WHAT YOU NEED TO DO
A single number is required: the count of lines in the entries below that include the word "metal".

***** RECORDS TO USE *****

`src/hdl/memSysPkg.sv`:
```
package memSysPkg;

  // One 32-bit data word or byte address
  typedef logic [31:0] wordT;

  // Byte enables, bit n covers byte n of the word
  typedef logic [3:0] byteMaskT;

  // Current holder of the shared memory port
  typedef enum logic [1:0] {
    ownNone  = 2'd0,
    ownInstr = 2'd1,
    ownData  = 2'd2
  } busOwnerE;

  // All four bytes, used for block fills and write-backs
  localparam byteMaskT fullMask = 4'b1111;

  // Replace the enabled bytes of oldWord with those of newWord
  function automatic wordT mergeBytes(wordT oldWord, wordT newWord, byteMaskT mask);
    wordT merged;
    merged = oldWord;
    for (int b = 0; b < 4; b++) begin
      if (mask[b]) begin
        merged[8*b +: 8] = newWord[8*b +: 8];
      end
    end
    return merged;
  endfunction

endpackage

```
`src/hdl/instrCache.sv`:
```
`timescale 1ns/1ns

module instrCache import memSysPkg::*; #(
  parameter int numLines      = 16,
  parameter int wordsPerBlock = 4
) (
  input  logic clk,
  input  logic rstN,
  input  logic enable,
  input  wordT pcF,
  input  wordT busRData,
  input  logic busReady,
  output wordT instrF,
  output logic iStall,
  output logic busRequest,
  output wordT busAddr
);

  // Address split: tag | index | word offset | byte offset
  localparam int offBits = $clog2(wordsPerBlock);
  localparam int idxBits = $clog2(numLines);
  localparam int tagBits = 30 - offBits - idxBits;

  typedef enum logic [1:0] {sIdle, sFill, sBypass} stateE;

  stateE               state;
  logic [offBits-1:0]  fillCnt;
  logic [numLines-1:0] valid;
  logic [tagBits-1:0]  tagArr [numLines];
  wordT                lineData [numLines][wordsPerBlock];
  wordT                bypassWord;
  logic                bypassValid;
  logic                fetchLive;
  logic [tagBits-1:0]  pcTag;
  logic [idxBits-1:0]  pcIdx;
  logic [offBits-1:0]  pcOff;
  logic                hit;
  logic                lastWord;

  assign pcOff = pcF[offBits+1:2];
  assign pcIdx = pcF[offBits+idxBits+1:offBits+2];
  assign pcTag = pcF[31:offBits+idxBits+2];
  assign hit   = valid[pcIdx] && (tagArr[pcIdx] == pcTag);
  // Block size is a power of two, so all ones marks the final word
  assign lastWord = &fillCnt;

  // Port is requested in every state except idle
  assign busRequest = (state != sIdle);
  // Fill walks the block from word 0; bypass fetches pcF itself
  assign busAddr = (state == sFill) ? {pcTag, pcIdx, fillCnt, 2'b00} : {pcF[31:2], 2'b00};

  always_comb begin
    iStall = 1'b0;
    instrF = lineData[pcIdx][pcOff];
    case (state)
      sIdle: begin
        if (fetchLive) begin
          if (enable) begin
            iStall = !hit;
          end else begin
            // Uncached word comes from the capture register
            iStall = !bypassValid;
            instrF = bypassWord;
          end
        end
      end
      default: iStall = 1'b1;
    endcase
  end

  always_ff @(posedge clk or negedge rstN) begin
    if (!rstN) begin
      state       <= sIdle;
      fillCnt     <= '0;
      valid       <= '0;
      bypassValid <= 1'b0;
      fetchLive   <= 1'b0;
    end else begin
      // Core issues its first fetch one cycle after reset release
      fetchLive   <= 1'b1;
      // Captured bypass word is offered for one cycle only
      bypassValid <= (state == sBypass) && busReady;
      case (state)
        sIdle: begin
          if (iStall) begin
            state   <= enable ? sFill : sBypass;
            fillCnt <= '0;
          end
        end
        sFill: begin
          if (busReady) begin
            fillCnt <= fillCnt + 1'b1;
            if (lastWord) begin
              valid[pcIdx] <= 1'b1;
              state        <= sIdle;
            end
          end
        end
        sBypass: begin
          if (busReady) begin
            state <= sIdle;
          end
        end
        default: state <= sIdle;
      endcase
    end
  end

  // Tag and data arrays, plus the bypass capture register
  always_ff @(posedge clk) begin
    if (state == sFill && busReady) begin
      lineData[pcIdx][fillCnt] <= busRData;
      if (lastWord) begin
        tagArr[pcIdx] <= pcTag;
      end
    end
    if (state == sBypass && busReady) begin
      bypassWord <= busRData;
    end
  end

endmodule

```
`config.mk`:
```
export PLATFORM = sky130hd
export DESIGN_NAME = instrCache
export DESIGN_NICKNAME = d
export VERILOG_FILES = /design/src/hdl/memSysPkg.sv /design/src/hdl/instrCache.sv
export SDC_FILE = /design/constraint.sdc
export NUM_CORES = 2
export LEC_CHECK = 0
export BUFFER_PORTS_ARGS = -buffer_cell sky130_fd_sc_hd__buf_2
export CORE_ASPECT_RATIO = 0.5
export CORE_MARGIN = 5
export CORE_UTILIZATION = 50
export CTS_CLUSTER_DIAMETER = 60
export CTS_CLUSTER_SIZE = 40
export DETAILED_ROUTE_END_ITERATION = 12
export GPL_ROUTABILITY_DRIVEN = 0
export PLACE_DENSITY = 0.66
export SYNTH_ARGS = -nofsm -noshare
export SYNTH_HDL_FRONTEND = slang
export SYNTH_SLANG_ARGS = --single-unit
```
`constraint.sdc`:
```
create_clock -name clk -period 12.9 [get_ports clk]
set_clock_uncertainty 0.05 [all_clocks]
set_input_delay 2.58 -clock clk [delete_from_list [all_inputs] [get_ports clk]]
set_output_delay 2.58 -clock clk [all_outputs]
set_load 0.01 [all_outputs]
```
==> metrics.txt <==
status completed; Min Clock Period, post-route 9870 ps; Synth Flop Type edfxtp_1; Design Area, Final 104,000 µm²; Hold/Removal Path Class reg -> reg; Core Region 190,000 µm²; WP data required 10,270 ps; layout cells sized above 1 31.8%; Finish-stage setup viols 0; CP arrival 7240 ps; Die Ht 319 µm; net switching fraction of the power 23.4%; initial antenna violation count 35; leakage 31.4 nW; Cells after Synth 3,857; CTS tree done; leading area contributor after synthesis edfxtp_1; IO Pins 134; leading cell type in the layout, fill and taps excluded edfxtp_1; Clk pwr share 32.1%; largest net degree at the start of global routing 157; Synth cell types 60; initial core utilization 50.3%; starting DRC count in detailed routing 5,576; Area Growth Syn to Fin 8.67%; Design Power 14.6 mW; post-route ant nets 0; Post-Syn Area 95,400 µm²; nets 4,041; relative slew slack 13.7%; Clock Tree Root clkbuf_16; synth top area cells edfxtp_1, mux4_2, mux2i_1; worst ir drop on vdd 0.124 mV; flop-to-flop setup slack 9360 ps; TNS Setup 0 ps; Avg Cell Area, Syn 24.7 µm²; chip width 628 µm; grt ovf 0; post-DR wirelength/cell 33.2 µm; Hold Buf Count CTS 0; Startpoint Class primary input; Fmax 101 MHz; Int Power 11.2 mW; Tcrit/Tclk final 76.5%; FF+latch count, synth 2,486; critical path capture point type output pin; Detailed Place HPWL 113,000 µm; Vias 42,400; Max Cap Viol 0; Max H-tree Level 3; vias per cell 6.41; share of the synthesized area in the top cell type 77.5%; Total GRT Usage 22.0%; CP Max Fanout 156; vias in the first global route 42,900; die area 200,000 µm²; placed cell areas 99,400 µm²; critical path type in -> out; clk buf depth 3; drc violations 0; FFs w/ async S/R, synth 0.885%; max-slew violation count 0; final hold vios 0; clk_lat worst skew 790 ps; Comb power frac 6.6%; Post-synth EDFFs 2,464; Post-CTS Setup Bufs 0; Sequential Power Share 61.3%; Finished Layout Cells 6,607; 1st-pass router iterations 5; clock-pin slew on the worst setup and hold paths 90 ps; commonest cells after routing, fill and taps aside edfxtp_1, mux4_2, buf_2; Final Routed Wirelength 220,000 µm; cts repair resizes 0; FP Rows 113; synthesis warning total 0; unrepaired setup endpoints after global routing no; first-pass GRT wire length 314,000 µm; # port buffers 129; PD cells 141 nW/µm²; sequential area share after synthesis 78.1%; Worst-Margin Slew 1290 ps; clk sinks 2,486; placed cell count 6,382; Num CTS Buffers 115; Sw Pwr 3.42 mW
==> metal layers <==
metal  vias to the layer above  wire (µm)  part of all wire (%)  track usage (%)
li1                      16800          -                     -                -
met1                     23300      89700                    41             33.2
met2                      1991     104000                    47             33.8
met3                       256      21300                   9.7             4.56
met4                         2       4760                   2.2             4.54
met5                         -          8                0.0036                0
==> flip-flops by register name (all words and copies together), names as in the netlist <==
register	count
bypassValid	1
state	2
tagArr	384
valid	16
lineData	2048
fillCnt	2
fetchLive	1
bypassWord	32
==> path summary, 6_finish.rpt <==
path	startpoint	endpoint	cells past startpoint
max	pcF[5]	instrF[10]	8
min	valid[12]	valid[12]	1
max reg2reg	state[0]	lineData[6][16]	6
min reg2reg	valid[12]	valid[12]	1
max in group asynchronous	rstN	valid[15]	1
min in group asynchronous	rstN	valid[4]	1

*****

RESPONSE FOR THIS EXERCISE
2